His stage set-up can be described in the same way as his beats can, as minimal and effective. It’s just him and a singular white flashing light which he uses to build a brutal atmosphere (which is also why it was so hard to get any photos of proceedings).
His trademark move of doing a chunk of the gig actually in the audience comes later in the night, and the crowd are more than happy to part like the Red Sea for a new song, written about his late Uncle Paddy with it’s infectious goosebump-forming chanted ending, “he’ll always be missed and he’ll always be loved”.
He leaves the best till last, ‘Death To The Landlord’ is a hate-filled bop (if you can have such a thing), throwing his full ire towards the Irish housing system – “you’ve lied so much teeth have become rotten” – and the closer is his first post-796 single, the hypnotic ‘If This Is Life’, which sends the crowd home satisfied. It’s been too angry a set for them to feel happy.
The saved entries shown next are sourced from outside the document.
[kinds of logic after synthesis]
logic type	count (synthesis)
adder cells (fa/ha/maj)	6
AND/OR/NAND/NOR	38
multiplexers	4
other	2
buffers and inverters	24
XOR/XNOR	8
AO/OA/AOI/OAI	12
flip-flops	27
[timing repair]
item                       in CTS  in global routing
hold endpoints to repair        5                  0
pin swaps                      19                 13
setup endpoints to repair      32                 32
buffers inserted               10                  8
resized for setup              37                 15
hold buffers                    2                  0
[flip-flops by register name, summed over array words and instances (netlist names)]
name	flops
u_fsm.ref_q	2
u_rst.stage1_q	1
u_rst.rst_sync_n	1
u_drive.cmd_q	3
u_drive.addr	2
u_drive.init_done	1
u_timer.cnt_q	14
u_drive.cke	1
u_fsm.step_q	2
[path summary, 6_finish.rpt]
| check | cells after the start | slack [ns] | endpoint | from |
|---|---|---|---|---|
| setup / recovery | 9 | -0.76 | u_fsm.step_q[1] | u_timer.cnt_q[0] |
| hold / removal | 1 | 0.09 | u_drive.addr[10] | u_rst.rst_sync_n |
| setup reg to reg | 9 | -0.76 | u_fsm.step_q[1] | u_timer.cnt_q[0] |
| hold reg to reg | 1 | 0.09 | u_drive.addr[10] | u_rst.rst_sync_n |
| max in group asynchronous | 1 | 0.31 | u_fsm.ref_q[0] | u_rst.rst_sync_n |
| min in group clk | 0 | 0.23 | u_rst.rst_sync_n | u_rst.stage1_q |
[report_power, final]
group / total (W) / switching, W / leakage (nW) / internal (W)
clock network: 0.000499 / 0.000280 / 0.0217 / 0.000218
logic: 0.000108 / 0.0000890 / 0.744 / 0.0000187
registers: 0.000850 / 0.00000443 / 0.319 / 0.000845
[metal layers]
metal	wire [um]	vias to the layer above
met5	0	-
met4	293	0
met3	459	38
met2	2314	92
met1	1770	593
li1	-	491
--- config.mk ---
export PLATFORM = sky130hd
export DESIGN_NAME = lmx_mode_select
export DESIGN_NICKNAME = d
export VERILOG_FILES = /design/src/rtl/lmx_pkg.sv /design/src/rtl/lmx_bar_map.sv /design/src/rtl/lmx_band_gate.sv /design/src/rtl/lmx_mode_select.sv
export SDC_FILE = /design/constraint.sdc
export NUM_CORES = 1
export LEC_CHECK = 0
export BUFFER_PORTS_ARGS = -buffer_cell sky130_fd_sc_hd__buf_2
export CORE_MARGIN = 3
export CORE_UTILIZATION = 29
export CTS_BUF_LIST = sky130_fd_sc_hd__clkbuf_4 sky130_fd_sc_hd__clkbuf_8
export CTS_CLUSTER_DIAMETER = 200
export DETAILED_ROUTE_END_ITERATION = 8
export PLACE_DENSITY = 0.54
export REMOVE_ABC_BUFFERS = 1
export SLEW_MARGIN = 20
export SYNTH_ARGS = -nofsm -noshare
export SYNTH_HDL_FRONTEND = slang
export SYNTH_SLANG_ARGS = --single-unit
--- constraint.sdc ---
create_clock -name clk -period 2.5 [get_ports clk]
set_clock_uncertainty 0.2 [all_clocks]
set_input_delay 0.75 -clock clk [delete_from_list [all_inputs] [get_ports clk]]
set_output_delay 0.75 -clock clk [all_outputs]
set_load 0.01 [all_outputs]
--- src/rtl/lmx_pkg.sv ---
package lmx_pkg;
  typedef enum logic [1:0] {
    MODE_DIRECT  = 2'b00,
    MODE_BAR_CTR = 2'b01,
    MODE_BAR_EDG = 2'b10,
    MODE_EQ      = 2'b11
  } lmx_mode_e;

  function automatic logic is_bar(input logic [1:0] m);
    return (m == MODE_BAR_CTR) || (m == MODE_BAR_EDG);
  endfunction
endpackage

--- src/rtl/lmx_bar_map.sv ---
// Maps one band's thermometer code onto mirrored column pairs.
module lmx_bar_map #(
  parameter int COLS       = 16,
  parameter bit CENTRE_OUT = 1'b1
) (
  input  logic [COLS-1:0] level,
  output logic [COLS-1:0] cols
);
  localparam int HALF = COLS / 2;

  for (genvar j = 0; j < HALF; j++) begin : g_pair
    logic lit;
    assign lit = level[2*j] | level[2*j+1];
    if (CENTRE_OUT) begin : g_ctr
      assign cols[HALF-1-j] = lit;
      assign cols[HALF+j]   = lit;
    end else begin : g_edg
      assign cols[j]        = lit;
      assign cols[COLS-1-j] = lit;
    end
  end
endmodule

--- src/rtl/lmx_band_gate.sv ---
// Reports whether any row inside [LO, HI] is enabled.
module lmx_band_gate #(
  parameter int ROWS = 16,
  parameter int LO   = 0,
  parameter int HI   = 5
) (
  input  logic [ROWS-1:0] rows,
  output logic            any_on
);
  always_comb begin
    any_on = 1'b0;
    for (int r = LO; r <= HI; r++) any_on = any_on | rows[r];
  end
endmodule

--- src/rtl/lmx_mode_select.sv ---
module lmx_mode_select #(
  parameter int ROWS       = 16,
  parameter int COLS       = 16,
  parameter int BLUE_ROWS  = 6,
  parameter int GREEN_ROWS = 6
) (
  input  logic                 clk,
  input  logic                 rst,
  input  logic                 frame_stb,
  input  logic [1:0]           mode_sel,
  input  logic [ROWS+3*COLS-1:0] cpu_frame,
  input  logic [3*COLS-1:0]    level_in,
  output logic [ROWS-1:0]      row_en,
  output logic [COLS-1:0]      col_red,
  output logic [COLS-1:0]      col_grn,
  output logic [COLS-1:0]      col_blu,
  output logic                 eq_active
);
  import lmx_pkg::*;

  localparam int BANDS  = 3;
  localparam int GRN_LO = BLUE_ROWS;
  localparam int RED_LO = BLUE_ROWS + GREEN_ROWS;

  // band index: 0 low/blue, 1 middle/green, 2 high/red
  logic [COLS-1:0] ctr_cols [BANDS];
  logic [COLS-1:0] edg_cols [BANDS];
  logic [BANDS-1:0] band_on;

  for (genvar g = 0; g < BANDS; g++) begin : g_band
    lmx_bar_map #(.COLS(COLS), .CENTRE_OUT(1'b1)) i_ctr (
      .level(level_in[g*COLS +: COLS]), .cols(ctr_cols[g]));
    lmx_bar_map #(.COLS(COLS), .CENTRE_OUT(1'b0)) i_edg (
      .level(level_in[g*COLS +: COLS]), .cols(edg_cols[g]));
  end

  lmx_band_gate #(.ROWS(ROWS), .LO(0), .HI(GRN_LO-1)) i_gate_blu (
    .rows(cpu_frame[ROWS-1:0]), .any_on(band_on[0]));
  lmx_band_gate #(.ROWS(ROWS), .LO(GRN_LO), .HI(RED_LO-1)) i_gate_grn (
    .rows(cpu_frame[ROWS-1:0]), .any_on(band_on[1]));
  lmx_band_gate #(.ROWS(ROWS), .LO(RED_LO), .HI(ROWS-1)) i_gate_red (
    .rows(cpu_frame[ROWS-1:0]), .any_on(band_on[2]));

  logic [COLS-1:0] nxt_red, nxt_grn, nxt_blu;
  logic [COLS-1:0] bar_sel [BANDS];

  always_comb begin
    for (int g = 0; g < BANDS; g++) begin
      bar_sel[g] = (mode_sel == MODE_BAR_CTR) ? ctr_cols[g] : edg_cols[g];
      if (!band_on[g]) bar_sel[g] = '0;
    end
    if (is_bar(mode_sel)) begin
      nxt_blu = bar_sel[0];
      nxt_grn = bar_sel[1];
      nxt_red = bar_sel[2];
    end else begin
      nxt_red = cpu_frame[ROWS +: COLS];
      nxt_grn = cpu_frame[ROWS+COLS +: COLS];
      nxt_blu = cpu_frame[ROWS+2*COLS +: COLS];
    end
  end

  logic [1:0] mode_q;

  always_ff @(posedge clk) begin
    if (rst) begin
      mode_q  <= MODE_DIRECT;
      row_en  <= '0;
      col_red <= '0;
      col_grn <= '0;
      col_blu <= '0;
    end else if (frame_stb) begin
      mode_q  <= mode_sel;
      row_en  <= cpu_frame[ROWS-1:0];
      col_red <= nxt_red;
      col_grn <= nxt_grn;
      col_blu <= nxt_blu;
    end
  end

  assign eq_active = (mode_q == MODE_EQ);

  function automatic logic [COLS-1:0] mirror(input logic [COLS-1:0] v);
    for (int i = 0; i < COLS; i++) mirror[i] = v[COLS-1-i];
  endfunction

  AST_RESET_CLEAR: assert property (@(posedge clk)
    $past(rst) |-> (row_en == '0 && col_red == '0 && eq_active == 1'b0));
  AST_HOLD_NO_STROBE: assert property (@(posedge clk) disable iff (rst)
    !$past(frame_stb) && !$past(rst) |-> $stable(row_en) && $stable(col_blu) && $stable(eq_active));
  AST_DIRECT_ROWS: assert property (@(posedge clk) disable iff (rst)
    $past(frame_stb) && !$past(rst) |-> row_en == $past(cpu_frame[ROWS-1:0]));
  AST_BAR_MIRROR: assert property (@(posedge clk) disable iff (rst)
    $past(frame_stb) && !$past(rst) && is_bar($past(mode_sel))
    |-> col_red == mirror(col_red) && col_blu == mirror(col_blu));
  AST_BLUE_BLANK: assert property (@(posedge clk) disable iff (rst)
    $past(frame_stb) && !$past(rst) && is_bar($past(mode_sel)) && $past(cpu_frame[GRN_LO-1:0]) == '0
    |-> col_blu == '0);
  AST_EQ_FLAG: assert property (@(posedge clk) disable iff (rst)
    $past(frame_stb) && !$past(rst) |-> eq_active == ($past(mode_sel) == MODE_EQ));
endmodule

==> results of run 1 <==
## how the worst min path moves through the flow
stage                            startpoint                       to  slack (ps)  depth (start not counted)
CTS                 col_red[1]$_SDFFE_PP0P_  col_red[1]$_SDFFE_PP0P_         290                          2
global placement    row_en[14]$_SDFFE_PP0P_  row_en[14]$_SDFFE_PP0P_         270                          2
detailed placement  col_red[5]$_SDFFE_PP0P_  col_red[5]$_SDFFE_PP0P_         280                          2
finish              col_red[1]$_SDFFE_PP0P_  col_red[1]$_SDFFE_PP0P_         280                          2
floorplan            mode_q[1]$_SDFFE_PP0P_   mode_q[1]$_SDFFE_PP0P_         250                          2
global route        col_red[3]$_SDFFE_PP0P_  col_red[3]$_SDFFE_PP0P_         310                          2
## per-layer routing
metal | routed length [um] | vias to the layer above | share of wire (%) | GRT usage [%]
met4 | 225 | 0 | 2.1 | 6.81
met1 | 4810 | 1735 | 44 | 20.7
met2 | 5060 | 129 | 46 | 25.2
met3 | 821 | 15 | 7.5 | 4.95
li1 | - | 1884 | - | -
met5 | 0 | - | 0 | 0
## cell families (layout without fill, tap and decap cells)
group / count (synthesis) / in the layout / synth area share, %
AND/OR/NAND/NOR: 168 / 168 / 22.5
adder cells (fa/ha/maj): 1 / 1 / 0.363
buffers and inverters: 41 / 209 / 5.48
multiplexers: 18 / 18 / 5.23
AO/OA/AOI/OAI: 122 / 122 / 28.0
flip-flops: 66 / 66 / 38.3
## power breakdown
group	leakage [nW]	total [mW]	internal, mW	switching [mW]
clock	0.0944	0.871	0.438	0.434
combinational	1.54	0.657	0.301	0.356
sequential	0.550	1.23	1.16	0.0693
total	2.19	2.75	1.90	0.859
## metrics by stage
| step | setup WS, ps | hold WS, ps | instances |
|---|---|---|---|
| global route | 345 | 311 | 727 |
| finish | 462 | 284 | 727 |
| detailed placement | 110 | 277 | 711 |
| CTS | 495 | 288 | 727 |
| floorplan | -114 | 252 | 377 |
| global placement | 189 | 268 | 711 |
## sequential cells by signal (all words and copies together), names as in the netlist
register,cells
col_grn,16
col_red,16
mode_q,2
col_blu,16
row_en,16
## synth_stat cells, types with 4 or more instances
master	count	area share, %
o21ai_1	7	1.0
a2111o_1	8	2.6
buf_1	4	0.44
o21ai_0	25	3.6
buf_2	12	1.7
mux2i_1	18	5.2
dfxtp_1	66	38
clkbuf_1	19	2.1
nor3_1	8	1.2
nor2_1	76	8.3
o2111ai_1	32	8.1
a311oi_1	16	4.1
or3b_1	15	3.8
or3_1	16	2.9
a211o_1	32	8.1
nand2_1	48	5.2
## cell type report
cell class / instances / area share [%]
clock inverter: 4 / 0.534
sequential: 66 / 28.2
inverter: 2 / 0.160
multi-input combinational: 309 / 41.4
tap: 143 / 3.82
clock buffer: 12 / 3.53
timing repair buffer: 191 / 22.3
## critical path: cells and delay by family
| family | cells | cell delay, ps |
|---|---|---|
| adders and majority gates | 1 | 180 |
| AOI/OAI and AO/OA | 2 | 710 |
| buffers and inverters | 3 | 360 |
| and+or+nand+nor | 1 | 80 |
==> results.toml, run 1 <==
[outcome]
outcome = "finished, final reports clean"

[yosys]
yosysSeqAreaShare_pct = 38.3
avgSynthCellArea_um2 = 8.28
synth_edf_count = 0
ys_async_sr_fraction_pct = 0
synth.distinct_cells = 26
synth_cells = 416
ys.flop_type = "dfxtp_1"
syn_area_um2 = 3450
ys_ff_latch = 66
synth_warnings = 0

[power_and_ir_drop]
fin_total_pwr_mw = 2.75
ir_drop_uv = 417
leakagePower_nw = 2.19
p_per_area_nw_per_um2 = 588

[finish]
post-route-util_pct = 40.7
drive_above_1_share_pct = 36.0
area_delta_synth_final_pct = 35.9
final_common_cell = "buf_2"
final_cell_mix = "buf_2 (180), nor2_1 (76), dfxtp_1 (66), nand2_1 (48)"
regArea_um2 = 1320
fillCellCount = 1217
multi_input_area_um2 = 1940
antenna_cells = 0
postLayoutCellArea_um2 = 4680
fin_nets = 697

[global_route]
grt_pass1_vias = 3536
grt_antenna_before_repair = 0
grt_max_degree = 74
track_usage_pct = 16.1
grt-ovfl-total = 0
grt_pass1_wl_um = 17100

[timing]
finalHoldViolCount = 0
maxSlewViolCount = 0
fmax_ghz = 0.491
tightest_slew_ps = 960
slew_headroom_pct = 35.5
rsz0062_at_grt = "false"
setup-violations-final = 0
fin_crit_sh_pct = 81.5
period_minus_slack_ps = 2040
finalSetupTns_ps = 0

[setup_path]
slowest_delay_ps = 410
worst_ep_required_time_ps = 2550
reg2reg_depth = 3
cp_slowest_cell = "a2111o_1"
r2r_end = "col_blu[0]$_SDFFE_PP0P_"
reg2reg_from = "col_blu[0]$_SDFFE_PP0P_"
critPathMaxFanout = 48
cp-startpoint = "mode_sel[1]"
endpoint = "col_red[4]$_SDFFE_PP0P_"
worstSetupStartpointType = "input pin"
end_kind = "flip-flop"
path_cells = "buf_2 -> inv_1 -> ha_2 -> buf_12 -> nor3_1 -> a2111o_1 -> a311oi_1"
arrival_ps = 2080
path_class = "in -> reg"
regToRegSetupSlack_ps = 1470

[clocking]
path_clk_slew_ps = 60
hold_buffers = 0
cts.sinks = 66
cts_tree = "built"
h-tree-depth = 3
clk_latency_ps = 360
clockBufferDepth = 2
ctsRootBufferMaster = "clkbuf_8"
post-cts-setup-buffers = 0
cts_buffers = 9
cts_resized = 0

[detailed_routing]
wl_per_cell_um = 15.0
vias = 3763
via_per_inst = 5.18
drc = 0
firstDrtPassIters = 4
wl_um = 10900
initialDrtViolationCount = 193
antenna_left = 0

[floorplan]
fp.dieW_um = 115
start_util_pct = 29.9
core-area_um2 = 11500
row_count = 39
die-area_um2 = 13200
die_h_um = 115
ios = 182

[min_path]
hold_path.class = "reg -> reg"

[place]
place_area_um2 = 4490
io_buffers = 181
place.gp.congestion = 0.797
hpwlAfterDp_um = 7940

[run]
max-cap-violations = 0
Note: power is estimated with default switching activity, not from simulation.
==> inputs of run 2 (changes only) <==
==> constraint.sdc (replaced) <==
create_clock -name clk -period 2.01 [get_ports clk]
set_clock_uncertainty 0.2 [all_clocks]
set_input_delay 0.603 -clock clk [delete_from_list [all_inputs] [get_ports clk]]
set_output_delay 0.603 -clock clk [all_outputs]
set_load 0.01 [all_outputs]
==> run 2 against run 1 <==
Compared with the run above:
- sequential cell count did not move
- register-to-register slack got worse by 510 ps
- sequential power rose by 24%
- largest cell class unchanged
- non-clock buffer count rose by 12
- first-iteration DRC count rose by 28%
- critical path depth did not move
- core utilization rose by 0.98 points
- critical endpoint is now col_red[15]$_SDFFE_PP0P_
- largest power group unchanged
- clock power rose by 7.0%
- via count rose by 0.82%
- sequential share of layout area fell by 0.66 points
- clock-buffer cell count fell by 1
==> results.toml, run 2 (synthesis results as in run 1) <==
[outcome]
outcome = "finished, final reports clean"

[finish]
final_common_cell = "buf_2"
antenna_cells = 0
final_cell_mix = "buf_2 (180), nor2_1 (76), dfxtp_1 (66), nand2_1 (48)"
fin_nets = 709
drive_above_1_share_pct = 36.8
area_delta_synth_final_pct = 39.1

[global_route]
grt_max_degree = 59
grt_pass1_vias = 3458
grt-ovfl-total = 0
grt_pass1_wl_um = 16900
track_usage_pct = 15.9
grt_antenna_before_repair = 0

[detailed_routing]
drc = 0
via_per_inst = 5.16
vias = 3794
wl_met2_um = 5070
antenna_left = 0
wl_per_cell_um = 15.0
wl_met3_um = 901
firstDrtPassIters = 4
wl_um = 11000
dr.max_layer_used = "met4"
wl_met1_um = 4940
initialDrtViolationCount = 248

[min_path]
hold_path.class = "reg -> reg"

[clocking]
cts_tree = "built"
cts_resized = 0
cts.sinks = 66
ctsRootBufferMaster = "clkbuf_8"
hold_buffers = 0
cts_buffers = 9
clk_latency_ps = 330
path_clk_slew_ps = 70
h-tree-depth = 3
clockBufferDepth = 2
post-cts-setup-buffers = 0

[power_and_ir_drop]
leakagePower_nw = 2.25
ir_drop_uv = 247
p_per_area_nw_per_um2 = 694

[setup_path]
critPathBufInv = 3
crit_family = "compound AO/OA/AOI/OAI gates"
slowest_delay_ps = 400
worst_ep_required_time_ps = 2050
path_class = "in -> reg"
regToRegSetupSlack_ps = 960
path_cells = "buf_2 -> inv_1 -> ha_2 -> buf_12 -> nor3_1 -> a2111o_1 -> a311oi_1"
worstSetupStartpointType = "input pin"
critPathMaxFanout = 24
end_kind = "flip-flop"
arrival_ps = 1920
cp_slowest_cell = "a2111o_1"

[timing]
tightest_slew_ps = 897
whs_ps = 287
finalSetupTns_ps = 0
worst_slack_ps = 126
setup-violations-final = 0
rsz0062_at_grt = "false"
period_minus_slack_ps = 1880
fin_crit_sh_pct = 93.7
slew_headroom_pct = 39.7
finalHoldViolCount = 0
maxSlewViolCount = 0
fmax_ghz = 0.531

[floorplan]
die-area_um2 = 13200
core-area_um2 = 11500
ios = 182
die_h_um = 115
row_count = 39
fp.dieW_um = 115
start_util_pct = 29.9

[place]
hpwlAfterDp_um = 8300
place.gp.congestion = 0.816
pre_cts_slack_ps = -219
io_buffers = 181

[run]
max-cap-violations = 0
==> run 2: cell types whose count changed in the layout (fill, tap and decap cells not counted), sizes merged <==
cell,before,now
buf,191,203
clkbuf,12,11
clkinv,2,1
clkinvlp,2,0
==> run 2: stage by stage <==
stage	total power, mW	util (%)	area (um^2)	std cells
6_report	3.33	41.6	4790	735
5_1_grt	3.55	41.6	4790	735
4_1_cts	3.39	41.6	4790	735
3_5_place_dp	2.43	40.3	4640	723
3_3_place_gp	2.42	40.3	4640	723
2_1_floorplan	1.93	-	3260	377
==> run 2: path summary, 6_finish.rpt <==
| kind | startpoint | end | depth (start not counted) |
|---|---|---|---|
| worst max register to register | col_blu[14]$_SDFFE_PP0P_ | col_blu[14]$_SDFFE_PP0P_ | 3 |
| worst min-delay path | col_red[6]$_SDFFE_PP0P_ | col_red[6]$_SDFFE_PP0P_ | 2 |
| worst max-delay path | mode_sel[1] | col_red[15]$_SDFFE_PP0P_ | 7 |
| worst min register to register | col_red[6]$_SDFFE_PP0P_ | col_red[6]$_SDFFE_PP0P_ | 2 |
==> run 2: layout make-up <==
cell class | instances | area [um^2]
Fill cell | 1201 | 6720
Multi-Input combinational cell | 309 | 1940
Sequential cell | 66 | 1320
Timing Repair Buffer | 203 | 1200
Tap cell | 143 | 179
Clock buffer | 11 | 145
Inverter | 2 | 7.51
Clock inverter | 1 | 5.00
==> run 2: routing by layer <==
metal	vias up	global-route usage [%]
li1	1900	-
met1	1743	21.1
met2	141	25.0
met3	10	4.47
met4	0	4.69
met5	-	0
==> run 2: worst min-delay path, delay by kind of cell (launching register included) <==
| family | cells | cell delay (ps) |
|---|---|---|
| AOI/OAI and AO/OA | 1 | 50 |
| DFF | 1 | 310 |
| and+or+nand+nor | 1 | 80 |
==> run 2: report_power, final <==
group          internal (mW)  leakage [nW]  switching [mW]
Combinational          0.416          1.62           0.452
Clock                  0.466        0.0804           0.466
Sequential              1.44         0.550          0.0863
Total                   2.32          2.25            1.00
==> inputs of run 3 (changes only) <==
--- a/config.mk
+++ b/config.mk
@@ -6,7 +6,7 @@
 export NUM_CORES = 1
 export LEC_CHECK = 0
 export BUFFER_PORTS_ARGS = -buffer_cell sky130_fd_sc_hd__buf_2
-export CORE_MARGIN = 3
+export CORE_MARGIN = 2
 export CORE_UTILIZATION = 29
 export CTS_BUF_LIST = sky130_fd_sc_hd__clkbuf_4 sky130_fd_sc_hd__clkbuf_8
 export CTS_CLUSTER_DIAMETER = 200
==> run 3 against run 2 <==
Compared with the run above:
- the flow now finishes with violations (DRC)
- cell count rose by 0.14%
- wire length about the same
- core utilization up 0.43 points
- sequential share of layout area down 0.28 points
- hold slack lost 3.9 ps
- critical path depth is the same
- global-route usage grew 0.89 points
- cell area up 1.0%
- clock power grew 36%
- setup slack better by 9.1 ps
- die area shrank 3.4%
- sequential power is essentially flat
==> results.toml, run 3 (synthesis results as in run 1) <==
[timing]
slew_headroom_pct = 44.0
fmax_ghz = 0.533
setup-violations-final = 0
whs_ps = 283
period_minus_slack_ps = 1870
finalHoldViolCount = 0
maxSlewViolCount = 0
rsz0062_at_grt = "false"
fin_crit_sh_pct = 93.3
finalSetupTns_ps = 0
tightest_slew_ps = 834

[setup_path]
critPathMaxFanout = 28
path_class = "in -> reg"
end_kind = "flip-flop"
worst_ep_required_time_ps = 2050
worstSetupStartpointType = "input pin"
reg2reg_from = "col_blu[14]$_SDFFE_PP0P_"
arrival_ps = 1920
reg2reg_depth = 3
r2r_end = "col_blu[14]$_SDFFE_PP0P_"
regToRegSetupSlack_ps = 980

[clocking]
post-cts-setup-buffers = 0
ctsRootBufferMaster = "clkbuf_8"
clk_latency_ps = 340
cts_buffers = 9
cts_resized = 0
hold_buffers = 0
path_clk_slew_ps = 80
cts.sinks = 66
clockBufferDepth = 2
cts_tree = "built"
h-tree-depth = 3

[floorplan]
die_h_um = 113
start_util_pct = 29.9
core-area_um2 = 11500
row_count = 39
die-area_um2 = 12800
fp.dieW_um = 113
ios = 182

[place]
place.gp.congestion = 0.792
io_buffers = 181
hpwlAfterDp_um = 7900

[finish]
multi_input_area_um2 = 1940
regArea_um2 = 1320
final_common_cell = "buf_2"
final_cell_mix = "buf_2 (180), nor2_1 (76), dfxtp_1 (66), nand2_1 (48)"
drive_above_1_share_pct = 36.9
antenna_cells = 0
area_delta_synth_final_pct = 40.6
fin_nets = 706
fillCellCount = 1198

[global_route]
grt_pass1_vias = 3607
track_usage_pct = 16.8
grt_antenna_before_repair = 0
grt_pass1_wl_um = 17500
grt-ovfl-total = 0
grt_max_degree = 67

[min_path]
min-delay-start = "col_red[7]$_SDFFE_PP0P_"
hold_path.class = "reg -> reg"
holdPathStages = 2
hold_path_end = "col_red[7]$_SDFFE_PP0P_"

[detailed_routing]
wl_per_cell_um = 15.0
firstDrtPassIters = 7
initialDrtViolationCount = 210
vias = 3807
drc = 11
antenna_left = 0
wl_um = 11000
via_per_inst = 5.17

[power_and_ir_drop]
ir_drop_uv = 269
leakagePower_nw = 2.27
p_per_area_nw_per_um2 = 756

[outcome]
outcome = "complete, but fails checks"
violations = "DRC"

[run]
max-cap-violations = 0
## run 3: where the power goes
group          switching [mW]  internal [mW]  total [mW]
Sequential             0.0868           1.44        1.53
Clock                   0.524          0.742        1.27
Combinational           0.454          0.414       0.868
Total                    1.07           2.60        3.66
## run 3: cell type report
type / count / area share, %
inverter: 2 / 0.155
multi-input combinational: 309 / 40.0
tap: 143 / 3.69
clock inverter: 5 / 1.60
clock buffer: 11 / 3.00
sequential: 66 / 27.3
timing repair buffer: 200 / 24.3
## run 3: stage by stage
step | total power, mW | instance area (um^2) | worst slack, ps | util, % | instances
global placement | 2.41 | 4620 | -137 | 40.1 | 720
CTS | 3.72 | 4840 | 149 | 42.1 | 736
global route | 3.87 | 4840 | 72.0 | 42.1 | 736
floorplan | 1.93 | 3260 | -457 | - | 377
detailed placement | 2.43 | 4620 | -225 | 40.1 | 720
finish | 3.66 | 4840 | 135 | 42.1 | 736
## run 3: worst max path at each step
stage	from	endpoint	slack (ps)
finish	mode_sel[1]	col_red[9]$_SDFFE_PP0P_	140
CTS	mode_sel[1]	col_red[9]$_SDFFE_PP0P_	150
global route	mode_sel[1]	col_red[0]$_SDFFE_PP0P_	70
detailed placement	mode_sel[1]	col_red[9]$_SDFFE_PP0P_	-220
floorplan	mode_sel[1]	col_grn[0]$_SDFFE_PP0P_	-460
global placement	cpu_frame[15]	col_red[4]$_SDFFE_PP0P_	-140
## run 3: critical path, cell delays in order
cell	delay, ps
buf_2	110
inv_1	50
ha_2	200
buf_12	170
nor3_1	70
a2111o_1	400
a311oi_1	300
## run 3: layer usage
layer,global-route usage [%],up-vias,share of wire [%],wire [um]
li1,-,1905,-,-
met1,20.8,1749,43,4730
met2,28.3,137,48,5280
met3,3.70,16,7.4,816
met4,6.75,0,1.8,194
met5,0,-,0,0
Some gigs you come out of with a warm fuzzy feeling of collective joy, whereas others can feel like you’ve had a cold shower whilst being slapped round the face. This is very much the latter. And this is very much a compliment.
Meryl Streek invigorates like very few others out there at the moment; it’s a ferocious 45 minutes in his company that has you wishing away the summer, waiting for that album number two.